While I think that everyone has made good points regarding my hopefulness and trepidation about gene therapy, my feelings are as ambiguous as ever. How about this madness, though, about a gene therapy case wherein a German patient suffering from full-blow AIDS no longer has the virus thanks to bone marrow cells which cleansed him of the disease? That is good, good news.
After reading a few classmates' comments on the short animations and their lack of explanation, I had my own dissatisfying experience with a few examples on the University of Akron site. When I happened to click on a link to an animation about Vitamins, my curiosity was sated for a while! This one was not just an abstract, simple graphic representation, but a slide show of sorts, with plenty of language presented in an organized fashion. There's an explanation about vitamins in general, and brief description of water-soluble vs. fat-soluble vitamins. The slides themselves each include atomic structure, name, function (when known) and foods in which the vitamin can be found. There is so much that officially still seems to be "unknown" about how nutrition works!
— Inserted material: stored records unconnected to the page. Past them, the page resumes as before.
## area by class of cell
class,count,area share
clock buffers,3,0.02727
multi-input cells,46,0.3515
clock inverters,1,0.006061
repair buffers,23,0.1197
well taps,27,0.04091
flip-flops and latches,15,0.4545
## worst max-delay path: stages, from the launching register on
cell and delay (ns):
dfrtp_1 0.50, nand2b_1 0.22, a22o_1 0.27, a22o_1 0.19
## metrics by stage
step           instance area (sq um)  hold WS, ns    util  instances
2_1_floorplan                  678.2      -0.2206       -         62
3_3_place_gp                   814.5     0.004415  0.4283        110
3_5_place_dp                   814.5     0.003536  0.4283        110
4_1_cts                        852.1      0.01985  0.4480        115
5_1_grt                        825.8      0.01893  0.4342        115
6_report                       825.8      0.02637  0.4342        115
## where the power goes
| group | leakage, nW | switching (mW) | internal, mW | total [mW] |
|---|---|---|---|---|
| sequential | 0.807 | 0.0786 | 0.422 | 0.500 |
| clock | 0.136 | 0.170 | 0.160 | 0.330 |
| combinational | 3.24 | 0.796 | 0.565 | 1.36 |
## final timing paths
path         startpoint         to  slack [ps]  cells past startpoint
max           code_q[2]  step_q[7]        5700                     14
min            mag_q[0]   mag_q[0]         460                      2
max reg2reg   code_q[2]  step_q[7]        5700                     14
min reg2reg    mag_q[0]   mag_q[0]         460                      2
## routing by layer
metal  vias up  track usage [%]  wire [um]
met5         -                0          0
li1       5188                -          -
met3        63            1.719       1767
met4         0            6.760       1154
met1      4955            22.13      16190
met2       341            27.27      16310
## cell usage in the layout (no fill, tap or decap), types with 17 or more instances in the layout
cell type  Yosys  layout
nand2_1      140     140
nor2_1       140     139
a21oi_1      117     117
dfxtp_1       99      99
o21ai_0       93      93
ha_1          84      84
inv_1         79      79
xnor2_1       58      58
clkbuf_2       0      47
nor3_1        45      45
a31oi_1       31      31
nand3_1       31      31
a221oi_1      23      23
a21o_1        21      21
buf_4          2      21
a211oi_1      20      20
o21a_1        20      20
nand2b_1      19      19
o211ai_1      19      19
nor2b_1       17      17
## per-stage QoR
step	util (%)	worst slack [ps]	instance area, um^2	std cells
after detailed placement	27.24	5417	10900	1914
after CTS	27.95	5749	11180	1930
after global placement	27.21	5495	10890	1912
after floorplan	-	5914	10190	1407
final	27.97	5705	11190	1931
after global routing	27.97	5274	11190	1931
The wikipedia link on Biochemistry prominently featured the endocrine system, which took me on a glorious web-surfing tangent. The endocrine system, which involves the heart, stomach, liver, kidney, brain, sexual organs,nervous system, etc. seems to be a great way to bridge the rift between TCM and other forms of medicine. Dealing with "metabolism, growth, development... and body function," seems pretty holistic, and perhaps endocrinologists would be more likely to work in a Chinese medical framework than, say, narrower-focused specialists. I would like to do some reading/writing relating hormones and qi. How are hormones even talked about in current TCM? My understanding is that hormonal issues are well-treated with herbs and acupuncture, but I have not yet come across much discussion on the subject.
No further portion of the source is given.